Although he understands that Krakauer identified with Chris McCandless’ spiritual quest, Danny thought McCandless was a just another dumbass who didn’t properly respect Alaska and got “bitten in the ass.” I tend to agree. Danny was also the one who gave me the Mark Twain quote I used in Blue Ice. Turns out Danny is only a glacier guide in the summer. In the winter, he works as a teacher in Haines.

This is Justin.



Justin was a wealth of knowledge about the lake, the forest, the glacier, and even the birds we saw. In the winter, he moves to New Zealand and actually leads hikers across one of the glaciers there. He told us about a “perfect day” he recently experienced. He wasn't working that day, so he decided to hike up the edge of the ice on the Davidson.
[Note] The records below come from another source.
Background: an optimization exercise with open tools, aiming at small area and a short achievable clock period. Do not read the settings as production practice. Function was checked by simulation only, so behaviour that the tests miss may differ from the original. Power is estimated from default activity; no workload was simulated.

`flow/config.mk`:
```
export PLATFORM = sky130hd
export DESIGN_NAME = top
export DESIGN_NICKNAME = top
export VERILOG_FILES = /design/flow/design.v
export SDC_FILE = /design/flow/constraint.sdc
export NUM_CORES = 4
export LEC_CHECK = 0
export CAP_MARGIN = 20
export CORE_MARGIN = 2
export CORE_UTILIZATION = 40
export CTS_BUF_LIST = sky130_fd_sc_hd__clkbuf_8
export CTS_CLUSTER_DIAMETER = 60
export CTS_CLUSTER_SIZE = 16
export PLACE_DENSITY = 0.6
export SLEW_MARGIN = 20
```
`flow/constraint.sdc`:
```
create_clock -name core_clock -period 14.0 [get_ports {clk}]
set_input_delay 2.8000 -clock core_clock [delete_from_list [all_inputs] [get_ports {clk}]]
set_output_delay 2.8000 -clock core_clock [all_outputs]
set_load 0.01 [all_outputs]
```
`flow/design.v`:
```
module tmds_r(
	input wire clk,
	input wire rst_c,
	input wire [2:0] c,
	output wire inv
);
	reg [3:0] h;
	wire [3:0] hn;
	always @(posedge clk) h <= rst_c ? 4'd4 : hn;
	assign hn[0] = (h[0] & h[2] & !c[1]) | (!h[0] & !h[2] & !h[3] & !c[1]) | (h[3] & c[1]) | (h[0] & !h[2] & c[1]) | (h[2] & !h[3] & c[2]) | (!h[0] & h[2] & !c[0] & c[1]);
	assign hn[1] = (h[1] & h[2] & !c[1]) | (!h[1] & !h[2] & c[0] & c[1]) | (h[2] & h[3] & !c[0] & !c[2]) | (!h[0] & h[1] & !c[0] & !c[1]) | (h[2] & h[3] & c[0] & !c[1]) | (h[0] & !h[1] & !h[2] & c[2]) | (h[0] & !h[1] & h[2] & !c[0] & c[1]) | (h[0] & h[1] & !h[2] & !c[0] & c[1]) | (!h[0] & !h[1] & !h[2] & !h[3] & c[0]);
	assign hn[2] = (h[1] & c[1]) | (!h[1] & !h[2] & !c[0] & !c[2]) | (h[2] & c[2]) | (h[2] & c[0] & c[1]) | (!h[2] & h[3] & !c[2]) | (!h[0] & h[1] & !c[2]) | (h[0] & !h[2] & c[0] & !c[1]) | (h[0] & h[1] & c[2]);
	assign hn[3] = (h[3] & c[2]) | (h[0] & !h[2] & !c[0] & !c[1] & !c[2]) | (!h[0] & h[1] & !c[0] & c[1]) | (h[1] & h[2] & c[0] & c[1]) | (!h[0] & h[2] & !h[3] & c[0] & c[1]) | (h[0] & h[1] & !h[2] & !c[1] & !c[2]);
	assign inv = (!h[2] & !h[3] & !c[0] & !c[2]) | (h[3] & c[0]) | (h[0] & h[2] & c[0]) | (h[3] & c[2]) | (h[0] & h[2] & c[2]) | (h[2] & c[0] & !c[1]);
endmodule
module tmds_g(
	input wire clk,
	input wire rst_c,
	input wire [2:0] c,
	output wire inv
);
	reg [3:0] h;
	wire [3:0] hn;
	always @(posedge clk) h <= rst_c ? 4'd3 : hn;
	assign hn[0] = (!h[2] & !h[3] & !c[1] & !c[2]) | (!h[0] & h[3] & c[1]) | (!h[0] & h[3] & c[2]) | (!h[0] & !h[1] & h[3] & c[0]) | (!h[0] & h[1] & !h[2] & !c[1]);
	assign hn[1] = (h[1] & c[1]) | (!h[1] & !h[3] & !c[1]) | (h[1] & c[2]) | (h[3] & c[0] & !c[1]) | (!h[2] & h[3] & c[1]) | (!h[1] & h[2] & !c[1] & !c[2]) | (!h[2] & c[2]);
	assign hn[2] = (h[0]) | (h[2] & !h[3]);
	assign hn[3] = (!h[1] & h[3] & c[1]) | (h[1] & !h[3] & !c[1] & !c[2]) | (!h[1] & h[3] & c[2]) | (h[2] & !h[3] & !c[1] & !c[2]) | (h[0] & h[2] & c[0]) | (h[1] & h[2] & !h[3] & !c[1]);
	assign inv = (!h[0] & !h[3] & c[1]) | (h[3] & !c[0] & !c[1]) | (!h[3] & c[0] & !c[1]) | (h[0] & c[2]);
endmodule
module tmds_b(
	input wire clk,
	input wire rst_c,
	input wire [2:0] c,
	output wire inv
);
	reg [3:0] h;
	wire [3:0] hn;
	always @(posedge clk) h <= rst_c ? 4'd2 : hn;
	assign hn[0] = (h[0] & !h[1] & !h[2]) | (h[2] & !h[3] & c[1]) | (!h[2] & h[3] & !c[1] & !c[2]) | (h[2] & c[2]) | (!h[0] & !h[3] & c[1]) | (!h[2] & h[3] & !c[0] & c[1]) | (h[0] & !h[2] & !c[1] & !c[2]) | (h[2] & c[0] & c[1]) | (!h[0] & !h[3] & c[2]) | (!h[0] & h[2] & !c[0] & !c[1]);
	assign hn[1] = (h[0] & c[1]) | (!h[1] & !h[3]) | (h[0] & c[2]) | (h[3] & c[0] & !c[1]) | (!h[0] & !h[1] & !c[0] & !c[2]) | (!h[3] & c[0] & c[1]);
	assign hn[2] = (!h[1] & !h[2] & !h[3] & c[1]) | (h[1] & h[2] & !c[1] & !c[2]) | (!h[0] & !h[2] & c[0] & c[1]) | (!h[0] & !h[1] & !h[2] & !c[0] & !c[1]) | (!h[1] & !h[2] & !h[3] & c[2]) | (h[0] & !h[1] & h[3] & !c[0] & c[1]) | (h[0] & !h[1] & h[3] & c[0] & !c[1]) | (h[1] & h[3] & !c[0] & !c[1] & !c[2]);
	assign hn[3] = (!h[2] & !h[3] & !c[1] & !c[2]) | (h[1] & h[2]) | (!h[0] & c[2]) | (!h[1] & h[3] & c[0] & c[1]) | (!h[1] & h[3] & c[2]) | (!h[0] & !h[1] & !h[2] & c[0]) | (!h[0] & !h[2] & h[3] & c[1]);
	assign inv = (!h[3] & c[2]) | (!h[3] & c[0] & !c[1]) | (h[3] & c[0] & c[1]) | (h[0] & !h[3] & !c[0] & c[1]) | (h[3] & !c[0] & !c[1] & !c[2]) | (!h[0] & h[1] & c[0]);
endmodule
module gol(
	input wire clk,
	input wire rst,
	input wire [2:0] left,
	input wire [2:0] right,
	input wire [9:0] x,
	input wire [9:0] y,
	output reg [2:0] cls
);
	function automatic life(input [1:0] vl, input [1:0] vr, input [1:0] u, input self);
		reg c0, n0, m0, m1;
		begin
			{c0, n0} = vl[0] + vr[0] + u[0];
			{m1, m0} = vl[1] + vr[1] + u[1];
			life = !m1 && (m0 ^ c0) && (n0 || self);
		end
	endfunction
	function automatic [1:0] vsum(input a, input b, input c);
		vsum = a + b + c;
	endfunction
	function automatic [1:0] hsum(input a, input b);
		hsum = a + b;
	endfunction
	reg [10:0] dc;
	always @(posedge clk) begin
		if (rst) dc <= 0;
		else dc <= dc[10] ? 11'd0 : dc + 11'd1;
	end
	wire step = dc == 11'd1023;
	wire turn = dc >= 11'd1014 && dc <= 11'd1022;
	reg [71:0] ring;
	wire [7:0] rrow[0:8];
	genvar gp;
	generate
		for (gp = 0; gp < 9; gp = gp + 1) begin : rr
			assign rrow[gp] = ring[gp*8 +: 8];
		end
	endgenerate
	wire [1:0] ev_v[0:9];
	wire [8:1] ev;
	genvar gc;
	generate
		assign ev_v[0] = 2'd0;
		assign ev_v[9] = 2'd0;
		for (gc = 1; gc <= 8; gc = gc + 1) begin : evv
			assign ev_v[gc] = vsum(rrow[1][gc-1], rrow[2][gc-1], rrow[3][gc-1]);
		end
		for (gc = 1; gc <= 8; gc = gc + 1) begin : evc
			assign ev[gc] = life(ev_v[gc-1], ev_v[gc+1], hsum(rrow[1][gc-1], rrow[3][gc-1]), rrow[2][gc-1]);
		end
	endgenerate
	reg [5:0] q[0:8];
	reg [1:0] z[0:3];
	integer i;
	always @(posedge clk) begin
		q[0] <= ev[7:2];
		for (i = 1; i < 9; i = i + 1) q[i] <= q[i-1];
		z[0] <= {ev[8], ev[1]};
		for (i = 1; i < 4; i = i + 1) z[i] <= z[i-1];
	end
	wire [4:0] el, er;
	wire [1:0] lv[2:6];
	wire [1:0] rv[2:6];
	assign lv[2] = vsum(1'b0, 1'b0, left[0]);
	assign lv[3] = vsum(1'b0, left[0], left[1]);
	assign lv[4] = vsum(left[0], left[1], left[2]);
	assign lv[5] = vsum(left[1], left[2], 1'b0);
	assign lv[6] = vsum(left[2], 1'b0, 1'b0);
	assign rv[2] = vsum(1'b0, 1'b0, right[0]);
	assign rv[3] = vsum(1'b0, right[0], right[1]);
	assign rv[4] = vsum(right[0], right[1], right[2]);
	assign rv[5] = vsum(right[1], right[2], 1'b0);
	assign rv[6] = vsum(right[2], 1'b0, 1'b0);
	generate
		for (gp = 2; gp <= 6; gp = gp + 1) begin : edge_cells
			wire [1:0] u1 = hsum(rrow[gp-1][0], rrow[gp+1][0]);
			wire [1:0] v2 = vsum(rrow[gp-1][1], rrow[gp][1], rrow[gp+1][1]);
			wire [1:0] v7 = vsum(rrow[gp-1][6], rrow[gp][6], rrow[gp+1][6]);
			wire [1:0] u8 = hsum(rrow[gp-1][7], rrow[gp+1][7]);
			assign el[gp-2] = life(lv[gp], v2, u1, rrow[gp][0]);
			assign er[gp-2] = life(v7, rv[gp], u8, rrow[gp][7]);
		end
	endgenerate
	wire [71:0] nb;
	generate
		for (gp = 0; gp < 9; gp = gp + 1) begin : nbr
			if (gp >= 2 && gp <= 6) begin : mid
				assign nb[gp*8 +: 8] = {er[gp-2], q[(10 - gp) % 9], el[gp-2]};
			end else begin : outer
				assign nb[gp*8 +: 8] = {z[(10 - gp) % 9][1], q[(10 - gp) % 9], z[(10 - gp) % 9][0]};
			end
		end
	endgenerate
	localparam [71:0] GLIDER = (72'd1 << (6*8 + 6-1)) | (72'd1 << (7*8 + 7-1))
		| (72'd1 << (8*8 + 5-1)) | (72'd1 << (8*8 + 6-1)) | (72'd1 << (8*8 + 7-1));
	always @(posedge clk) begin
		if (rst) ring <= GLIDER;
		else if (step) ring <= nb;
		else if (turn) ring <= {ring[7:0], ring[71:8]};
	end
	function automatic [2:0] tri_count(input [71:0] bb, input integer c);
		tri_count = (bb[0*8+c-1] & bb[1*8+c-1] & bb[2*8+c-1])
			+ (bb[1*8+c-1] & bb[2*8+c-1] & bb[3*8+c-1])
			+ (bb[5*8+c-1] & bb[6*8+c-1] & bb[7*8+c-1])
			+ (bb[6*8+c-1] & bb[7*8+c-1] & bb[8*8+c-1])
			+ (bb[7*8+c-1] & bb[8*8+c-1] & bb[0*8+c-1]);
	endfunction
	reg [8:0] l_score, r_score;
	always @(posedge clk) begin
		if (rst) begin
			l_score <= 0;
			r_score <= 0;
		end else if (step) begin
			r_score <= r_score + tri_count(ring, 1);
			l_score <= l_score + tri_count(ring, 8);
		end
	end
	wire [4:0] xc = x[9:5];
	wire [4:0] yc = y[9:5];
	wire grid = x[4:0] == 0 || y[4:0] == 0;
	wire yin = yc >= 3 && yc <= 11;
	wire [3:0] row = yc - 5'd3;
	wire [3:0] col = xc - 5'd5;
	wire [3:0] jt = dc[3:0] - 4'd6;
	wire [4:0] pd = {1'b0, row} + 5'd9 - {1'b0, jt};
	wire [3:0] pos = (turn && dc != 11'd1014) ? (pd >= 5'd9 ? pd - 5'd9 : pd) : row;
	wire [7:0] prow = rrow[pos];
	reg alive;
	always @(*) begin
		alive = 1'b0;
		for (int r = 0; r < 9; r++)
			for (int c = 1; c < 9; c++)
				alive = alive | (pos == r && col == c && rrow[r][c-1]);
		alive = alive | (col == 0 && ((row == 3 && left[0]) || (row == 4 && left[1]) || (row == 5 && left[2])));
		alive = alive | (col == 9 && ((row == 3 && right[0]) || (row == 4 && right[1]) || (row == 5 && right[2])));
	end
	localparam [2:0] CK = 3'd0, CW = 3'd1, CG = 3'd2, CL = 3'd3, CR = 3'd4, CX = 3'd7;
	always @(*) begin
		if (grid) cls = CG;
		else if (xc == 1 && yin) cls = l_score[row] ? CL : CK;
		else if (xc == 18 && yin) cls = r_score[row] ? CR : CK;
		else if (xc < 5 || xc > 14 || !yin) cls = CK;
		else cls = alive ? CK : CW;
	end
endmodule
`default_nettype none
module top(
	input wire clk,
	input wire rst,
	input wire [2:0] left,
	input wire [2:0] right,
	output wire [9:0] tmds_ch0,
	output wire [9:0] tmds_ch1,
	output wire [9:0] tmds_ch2,
	output wire [5:0] leds
);
	assign leds[5:0] = {left, right};
	reg [9:0] x;
	reg [9:0] y;
	always @(posedge clk) begin
		if (rst) begin
			x <= 0;
			y <= 0;
		end else if (x == 10'd799) begin
			x <= 0;
			y <= y == 10'd524 ? 10'd0 : y + 10'd1;
		end else x <= x + 10'd1;
	end
	wire [2:0] cls;
	gol gol(clk, rst, left, right, x, y, cls);
	reg [2:0] cls1;
	localparam [2:0] CK = 3'd0, CW = 3'd1, CG = 3'd2, CL = 3'd3, CR = 3'd4, CX = 3'd7;
	always @(posedge clk) cls1 <= rst ? CX : cls;
	wire x0 = x == 10'd0;
	wire de_p = x >= 10'd1 && x <= 10'd640 && y < 10'd480;
	wire hs_p = !(x >= 10'd657 && x <= 10'd752);
	wire vs_p = !((y == 10'd490 && x >= 10'd657) || y == 10'd491 || y == 10'd492 || (y == 10'd493 && x0));
	reg [2:0] c2;
	reg de2, vs2, hs2;
	always @(posedge clk) begin
		c2 <= cls1;
		de2 <= de_p;
		vs2 <= vs_p;
		hs2 <= hs_p;
	end
	wire rst_c = c2 == CX;
	wire inv_r, inv_g, inv_b;
	tmds_r r_t(clk, rst_c, c2, inv_r);
	tmds_g g_t(clk, rst_c, c2, inv_g);
	tmds_b b_t(clk, rst_c, c2, inv_b);
	reg [8:0] qm_r, qm_g, qm_b;
	always @(*) begin
		case (c2)
			CK: begin qm_r = 9'h100; qm_g = 9'h100; qm_b = 9'h100; end
			CW: begin qm_r = 9'h0ff; qm_g = 9'h0ff; qm_b = 9'h0ff; end
			CG: begin qm_r = 9'h108; qm_g = 9'h1f8; qm_b = 9'h1fe; end
			CL: begin qm_r = 9'h17b; qm_g = 9'h13d; qm_b = 9'h023; end
			default: begin qm_r = 9'h13d; qm_g = 9'h023; qm_b = 9'h07e; end
		endcase
	end
	wire [9:0] r_enc = {inv_r, qm_r[8], qm_r[7:0] ^ {8{inv_r}}};
	wire [9:0] g_enc = {inv_g, qm_g[8], qm_g[7:0] ^ {8{inv_g}}};
	wire [9:0] b_enc = {inv_b, qm_b[8], qm_b[7:0] ^ {8{inv_b}}};
	reg [9:0] ctl;
	always @(*) begin
		case ({vs2, hs2})
			2'b00: ctl = 10'b1101010100;
			2'b01: ctl = 10'b0010101011;
			2'b10: ctl = 10'b0101010100;
			default: ctl = 10'b1010101011;
		endcase
	end
	assign tmds_ch0 = de2 ? b_enc : ctl;
	assign tmds_ch1 = de2 ? g_enc : 10'b1101010100;
	assign tmds_ch2 = de2 ? r_enc : 10'b1101010100;
endmodule
```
On his way back down, he sensed movement, and stopped just in time to see a brown bear (aka a grizzly) come out of the brush. He sat quietly and watched until it wandered off. He was just thinking how cool that was when a wolf made an appearance. Davidson Lake is off the beaten path for most wolves in the area, so seeing one there was a very rare thing. If that wasn’t enough, later that afternoon, Justin went kayaking in the fjord with some of the other guides, and what do you think they saw? Yep, a humpback whale. It came right up next to them on their kayak.

These kids have chosen to live extraordinary lives, lives where you sign up to be in the road kill club, observe proper crab pot protocol, and drive five straight days from Texas to Alaska for the privilege of living in primitive conditions for five months. A life where a “perfect day” means seeing a bear, a wolf, and a whale within a six hour period.



Now…there is another breed of folk in Alaska as well. One who is less, shall we say, positive and optimistic about life. I met one of those as well, but I’ll save him for another day.

As we hiked back to our pick-up point on the beach, Danny called it the denouement of our journey. Oh, how I love a man who drops literary terms into his everyday conversation! Danny was wrong though. That excursion was the climax of mine.